▸ **SUPPLIED RECORDS**

`config.mk`:
```
export PLATFORM = sky130hd
export DESIGN_NAME = salsa_final
export DESIGN_NICKNAME = d
export VERILOG_FILES = /design/src/rtl/salsa_pkg.sv /design/src/rtl/salsa_final.sv
export SDC_FILE = /design/constraint.sdc
export NUM_CORES = 1
export LEC_CHECK = 0
export BUFFER_PORTS_ARGS = -buffer_cell sky130_fd_sc_hd__buf_4
export CAP_MARGIN = 20
export CORE_AREA = 8 8 588 590
export DETAILED_ROUTE_END_ITERATION = 8
export DIE_AREA = 0 0 596 598
export GPL_ROUTABILITY_DRIVEN = 1
export GPL_TIMING_DRIVEN = 1
export PLACE_DENSITY = 0.3
export RECOVER_POWER = 100
export SYNTH_ARGS = -nofsm -noshare
export SYNTH_HDL_FRONTEND = slang
export SYNTH_SLANG_ARGS = --single-unit
export TNS_END_PERCENT = 100
```
`constraint.sdc`:
```
create_clock -name clk -period 3.7 [get_ports clk]
set_input_delay 0.555 -clock clk [delete_from_list [all_inputs] [get_ports clk]]
set_output_delay 0.555 -clock clk [all_outputs]
set_load 0.02 [all_outputs]
```
==> config.mk <==
export PLATFORM = sky130hd
export DESIGN_NAME = tsd_ctrl
export DESIGN_NICKNAME = d
export VERILOG_FILES = /design/src/hw/rtl/tsd_pkg.sv /design/src/hw/rtl/tsd_ctrl.sv
export SDC_FILE = /design/constraint.sdc
export NUM_CORES = 1
export LEC_CHECK = 0
export ABC_AREA = 1
export BUFFER_PORTS_ARGS = -buffer_cell sky130_fd_sc_hd__clkbuf_2
export CAP_MARGIN = 15
export CORE_UTILIZATION = 48
export DETAILED_ROUTE_END_ITERATION = 7
export PLACE_DENSITY = 0.83
export SLEW_MARGIN = 20
export SYNTH_ARGS = -nofsm -noshare
export SYNTH_HDL_FRONTEND = slang
export SYNTH_SLANG_ARGS = --single-unit
==> constraint.sdc <==
create_clock -name clk_i -period 2.5 [get_ports clk_i]
set_input_delay 0.125 -clock clk_i [delete_from_list [all_inputs] [get_ports clk_i]]
set_output_delay 0.125 -clock clk_i [all_outputs]
set_load 0.02 [all_outputs]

▸ **WHAT IS EXPECTED**
Reproduce the listing shown above in its entirety, exactly.

▸ **ANSWER TO THIS TASK**
`config.mk`:
```
export PLATFORM = sky130hd
export DESIGN_NAME = salsa_final
export DESIGN_NICKNAME = d
export VERILOG_FILES = /design/src/rtl/salsa_pkg.sv /design/src/rtl/salsa_final.sv
export SDC_FILE = /design/constraint.sdc
export NUM_CORES = 1
export LEC_CHECK = 0
export BUFFER_PORTS_ARGS = -buffer_cell sky130_fd_sc_hd__buf_4
export CAP_MARGIN = 20
export CORE_AREA = 8 8 588 590
export DETAILED_ROUTE_END_ITERATION = 8
export DIE_AREA = 0 0 596 598
export GPL_ROUTABILITY_DRIVEN = 1
export GPL_TIMING_DRIVEN = 1
export PLACE_DENSITY = 0.3
export RECOVER_POWER = 100
export SYNTH_ARGS = -nofsm -noshare
export SYNTH_HDL_FRONTEND = slang
export SYNTH_SLANG_ARGS = --single-unit
export TNS_END_PERCENT = 100
```
`constraint.sdc`:
```
create_clock -name clk -period 3.7 [get_ports clk]
set_input_delay 0.555 -clock clk [delete_from_list [all_inputs] [get_ports clk]]
set_output_delay 0.555 -clock clk [all_outputs]
set_load 0.02 [all_outputs]
```
==> config.mk <==
export PLATFORM = sky130hd
export DESIGN_NAME = tsd_ctrl
export DESIGN_NICKNAME = d
export VERILOG_FILES = /design/src/hw/rtl/tsd_pkg.sv /design/src/hw/rtl/tsd_ctrl.sv
export SDC_FILE = /design/constraint.sdc
export NUM_CORES = 1
export LEC_CHECK = 0
export ABC_AREA = 1
export BUFFER_PORTS_ARGS = -buffer_cell sky130_fd_sc_hd__clkbuf_2
export CAP_MARGIN = 15
export CORE_UTILIZATION = 48
export DETAILED_ROUTE_END_ITERATION = 7
export PLACE_DENSITY = 0.83
export SLEW_MARGIN = 20
export SYNTH_ARGS = -nofsm -noshare
export SYNTH_HDL_FRONTEND = slang
export SYNTH_SLANG_ARGS = --single-unit
==> constraint.sdc <==
create_clock -name clk_i -period 2.5 [get_ports clk_i]
set_input_delay 0.125 -clock clk_i [delete_from_list [all_inputs] [get_ports clk_i]]
set_output_delay 0.125 -clock clk_i [all_outputs]
set_load 0.02 [all_outputs]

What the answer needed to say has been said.